KUALA LUMPUR (Nov 30): Analysts lowered their target prices (TPs) for Axiata Group Bhd, after the telecommunications company’s net loss widened to RM797.41 million for the third quarter ended Sept 30, 2023 (3QFY2023), from RM52.4 million a year ago, mainly due to asset impairment and lower share of results from subsidiary CelcomDigi Bhd.

The impairment of RM1.01 billion during the quarter followed the reclassification of Axiata's Nepal unit Ncell as an asset held for sale, resulting in a widened discontinuing operations loss of RM824.5 million. Quarterly revenue improved to RM5.7 billion, from RM5.37 billion previously.

In separate notes on Thursday, TA Securities lowered its TP to RM2.35 (from RM2.80), while Apex Research lowered its TP to RM3.06 (from RM3.27).

TA Securities also downgraded Axiata to “sell” after: i) revising the valuation methodology for Ncell based on its book value; and ii) attaching a higher conglomerate discount of 30% (previously 20%) to reflect the persistent risks associated with Axiata’s investments in its frontier markets.

“Our TP implies an enterprise value/earnings before interest, taxes, depreciation and amortisation (Ebitda) of 6.3 times against forecast calendar year 2024 Ebitda.

“Given the stock’s unfavourable risk-reward potential, we downgrade our recommendation on Axiata to 'sell',” it added.

Meanwhile, Apex Research, which still has a "buy" call on the stock, said Axiata’s core net profit of RM255.2 million for the cumulative nine months ended Sept 30, 2023 was below house expectations, due to higher depreciation, interest cost and lower contributions from CelcomDigi.
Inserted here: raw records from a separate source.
[src/rtl/branch_resolve.sv]
// Branch resolution: queues fetch-time predictions, compares them against
// execute-stage outcomes, drives predictor updates and mispredict flushes.
module branch_resolve
    import branch_resolve_pkg::*;
#(
    parameter int DEPTH     = DEPTH_DEF,
    parameter int FLUSH_CYC = FLUSH_CYC_DEF
) (
    input  logic        clk,
    input  logic        rst_n,
    input  logic [31:0] Iadd,
    input  logic [31:0] Idata,
    input  logic        predict,
    input  logic        if_id_write,
    input  logic        ex_valid,
    input  logic [31:0] ex_pc,
    input  logic        ex_taken,
    input  logic [31:0] ex_target,
    output logic        result,
    output logic [31:0] Badd,
    output logic        upd_valid,
    output logic        flush,
    output logic [31:0] redirect_pc,
    output logic [31:0] correct_cnt,
    output logic [31:0] branch_cnt,
    output logic [31:0] mispred_cnt,
    output logic        overflow
);

    localparam logic [2:0] HOLD_LOAD = 3'(FLUSH_CYC - 1);

    state_t      r_state;
    state_t      w_state_nxt;
    logic [2:0]  r_hold_cnt;

    logic        w_idle;
    logic        w_enq_req;
    logic        w_resolve;
    logic        w_push;
    logic        w_pop;
    logic        w_drop;
    logic        w_mispred;
    logic        w_full;
    logic        w_empty;
    pred_entry_t w_head;
    pred_entry_t w_wdata;
    logic [31:0] w_head_pc;
    logic        w_head_pred;

    logic        r_result;
    logic [31:0] r_badd;
    logic        r_upd_valid;
    logic        r_flush;
    logic [31:0] r_redirect_pc;
    logic [31:0] r_correct_cnt;
    logic [31:0] r_branch_cnt;
    logic [31:0] r_mispred_cnt;
    logic        r_overflow;

    always_ff @(posedge clk or negedge rst_n) begin
        if (!rst_n) r_state <= ST_IDLE;
        else        r_state <= w_state_nxt;
    end

    always_comb begin
        w_state_nxt = r_state;
        case (r_state)
            ST_IDLE: if (w_mispred)         w_state_nxt = ST_HOLD;
            ST_HOLD: if (r_hold_cnt == '0)  w_state_nxt = ST_IDLE;
            default:                        w_state_nxt = ST_IDLE;
        endcase
    end

    always_comb begin
        w_idle    = (r_state == ST_IDLE);
        w_enq_req = w_idle && if_id_write && is_branch(Idata);
        w_resolve = w_idle && ex_valid;
    end

    always_ff @(posedge clk or negedge rst_n) begin
        if (!rst_n)                          r_hold_cnt <= '0;
        else if (w_idle && w_mispred)        r_hold_cnt <= HOLD_LOAD;
        else if (!w_idle && r_hold_cnt != 0) r_hold_cnt <= r_hold_cnt - 1'b1;
    end

    // An empty queue stands in as a not-taken prediction for ex_pc.
    assign w_head_pc   = w_empty ? ex_pc : w_head.pc;
    assign w_head_pred = w_empty ? 1'b0  : w_head.predict;
    assign w_mispred   = w_resolve && ((w_head_pc != ex_pc) || (w_head_pred != ex_taken));

    assign w_pop   = w_resolve && !w_empty;
    assign w_push  = w_enq_req && (!w_full || w_pop);
    assign w_drop  = w_enq_req && w_full && !w_pop;
    assign w_wdata = '{pc: Iadd, predict: predict};

    pred_fifo #(.DEPTH(DEPTH)) u_fifo (
        .clk     (clk),
        .rst_n   (rst_n),
        .i_push  (w_push),
        .i_pop   (w_pop),
        .i_clear (w_mispred),
        .i_wdata (w_wdata),
        .o_head  (w_head),
        .o_full  (w_full),
        .o_empty (w_empty)
    );

    always_ff @(posedge clk or negedge rst_n) begin
        if (!rst_n) begin
            r_result      <= 1'b0;
            r_badd        <= '0;
            r_upd_valid   <= 1'b0;
            r_flush       <= 1'b0;
            r_redirect_pc <= '0;
            r_correct_cnt <= '0;
            r_branch_cnt  <= '0;
            r_mispred_cnt <= '0;
            r_overflow    <= 1'b0;
        end else begin
            r_upd_valid <= w_resolve;
            r_flush     <= w_mispred;
            if (w_resolve) begin
                r_badd   <= ex_pc;
                r_result <= ex_taken;
            end
            if (w_mispred) begin
                r_redirect_pc <= ex_taken ? ex_target : ex_pc + 32'd4;
                r_mispred_cnt <= r_mispred_cnt + 32'd1;
            end
            if (w_resolve && !w_mispred) r_correct_cnt <= r_correct_cnt + 32'd1;
            if (w_push)                  r_branch_cnt  <= r_branch_cnt + 32'd1;
            if (w_drop)                  r_overflow    <= 1'b1;
        end
    end

    assign result      = r_result;
    assign Badd        = r_badd;
    assign upd_valid   = r_upd_valid;
    assign flush       = r_flush;
    assign redirect_pc = r_redirect_pc;
    assign correct_cnt = r_correct_cnt;
    assign branch_cnt  = r_branch_cnt;
    assign mispred_cnt = r_mispred_cnt;
    assign overflow    = r_overflow;

endmodule
### config.mk
export PLATFORM = sky130hd
export DESIGN_NAME = eventos_boton_flat
export DESIGN_NICKNAME = d
export VERILOG_FILES = /design/src/rtl/eventos_boton_if.sv /design/src/rtl/eventos_boton.sv /design/src/flat_wrapper.sv
export SDC_FILE = /design/constraint.sdc
export NUM_CORES = 1
export LEC_CHECK = 0
export ABC_AREA = 1
export CAP_MARGIN = 20
export CORE_MARGIN = 1
export CORE_UTILIZATION = 60
export CTS_BUF_LIST = sky130_fd_sc_hd__clkbuf_2 sky130_fd_sc_hd__clkbuf_4 sky130_fd_sc_hd__clkbuf_8
export CTS_CLUSTER_DIAMETER = 120
export DETAILED_ROUTE_END_ITERATION = 12
export HOLD_SLACK_MARGIN = 0.02
export PLACE_DENSITY = 0.83
export RECOVER_POWER = 25
export SLEW_MARGIN = 20
export SYNTH_ARGS = -nofsm -noshare
export SYNTH_HDL_FRONTEND = slang
export SYNTH_SLANG_ARGS = --single-unit
export TNS_END_PERCENT = 20
### constraint.sdc
create_clock -name clk -period 4.7 [get_ports clk]
set_input_delay 0.47 -clock clk [delete_from_list [all_inputs] [get_ports clk]]
set_output_delay 0.47 -clock clk [all_outputs]
set_load 0.01 [all_outputs]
The research house said that in view of the challenging outlook, Axiata has decided to exit Nepal, and reclassified Ncell as an asset held for sale.
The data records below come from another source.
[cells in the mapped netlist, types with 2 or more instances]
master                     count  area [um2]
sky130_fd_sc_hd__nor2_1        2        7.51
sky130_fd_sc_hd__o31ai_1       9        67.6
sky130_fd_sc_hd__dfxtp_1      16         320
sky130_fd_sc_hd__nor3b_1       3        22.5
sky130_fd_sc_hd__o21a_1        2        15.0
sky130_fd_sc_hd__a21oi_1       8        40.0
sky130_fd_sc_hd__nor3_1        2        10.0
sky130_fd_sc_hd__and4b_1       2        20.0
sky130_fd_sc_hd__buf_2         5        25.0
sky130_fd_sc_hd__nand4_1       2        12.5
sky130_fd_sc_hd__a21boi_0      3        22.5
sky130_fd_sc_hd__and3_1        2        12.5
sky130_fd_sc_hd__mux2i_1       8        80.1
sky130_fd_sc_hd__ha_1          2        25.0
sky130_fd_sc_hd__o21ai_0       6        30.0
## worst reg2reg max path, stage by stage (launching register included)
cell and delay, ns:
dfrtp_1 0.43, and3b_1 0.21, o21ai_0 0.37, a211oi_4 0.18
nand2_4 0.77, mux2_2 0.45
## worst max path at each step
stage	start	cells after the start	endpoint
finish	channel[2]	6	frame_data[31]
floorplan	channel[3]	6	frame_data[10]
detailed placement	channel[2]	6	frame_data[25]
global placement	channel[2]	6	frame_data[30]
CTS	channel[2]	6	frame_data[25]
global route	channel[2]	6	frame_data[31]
File: config.mk
export PLATFORM = sky130hd
export DESIGN_NAME = wb_initiator
export DESIGN_NICKNAME = d
export VERILOG_FILES = /design/src/rtl/wb_initiator_pkg.sv /design/src/rtl/wb_initiator_timer.sv /design/src/rtl/wb_initiator.sv
export SDC_FILE = /design/constraint.sdc
export NUM_CORES = 1
export LEC_CHECK = 0
export CELL_PAD_IN_SITES_DETAIL_PLACEMENT = 0
export CELL_PAD_IN_SITES_GLOBAL_PLACEMENT = 1
export CORE_MARGIN = 2
export CORE_UTILIZATION = 37
export DETAILED_ROUTE_END_ITERATION = 6
export GPL_TIMING_DRIVEN = 0
export PLACE_DENSITY_LB_ADDON = 0.1
export SYNTH_ARGS = -nofsm -noshare
export SYNTH_HDL_FRONTEND = slang
export SYNTH_HIERARCHICAL = 1
export SYNTH_SLANG_ARGS = --single-unit
export TNS_END_PERCENT = 50
File: constraint.sdc
create_clock -name i_clk -period 5.3 [get_ports i_clk]
set_input_delay 1.325 -clock i_clk [delete_from_list [all_inputs] [get_ports i_clk]]
set_output_delay 1.325 -clock i_clk [all_outputs]
set_load 0.01 [all_outputs]
File: config.mk
export PLATFORM = sky130hd
export DESIGN_NAME = data_mem_ctrl
export DESIGN_NICKNAME = d
export VERILOG_FILES = /design/src/rtl/data_mem_ctrl_pkg.sv /design/src/rtl/data_mem_ctrl.sv
export SDC_FILE = /design/constraint.sdc
export NUM_CORES = 1
export LEC_CHECK = 0
export CAP_MARGIN = 10
export CORE_MARGIN = 3
export CORE_UTILIZATION = 35
export DETAILED_ROUTE_END_ITERATION = 10
export PLACE_DENSITY = 0.69
export SYNTH_ARGS = -nofsm -noshare
export SYNTH_HDL_FRONTEND = slang
export SYNTH_SLANG_ARGS = --single-unit
File: constraint.sdc
create_clock -name clk -period 5.75 [get_ports clk]
set_input_delay 0.575 -clock clk [delete_from_list [all_inputs] [get_ports clk]]
set_output_delay 0.575 -clock clk [all_outputs]
set_load 0.01 [all_outputs]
To recap, Axiata bought a 80% stake in Ncell for RM5.9 billion in 2016, and was slapped with a capital gains tax of RM785 million in 2019.

The research house reduced its FY2023 earnings forecast for Axiata by 33% to adjust for the reclassification of Ncell as an asset for sale.

“We maintain our 'buy' recommendation, with a lower TP of RM3.06 (previously RM3.27), after reducing our sum-of-parts valuation of Ncell.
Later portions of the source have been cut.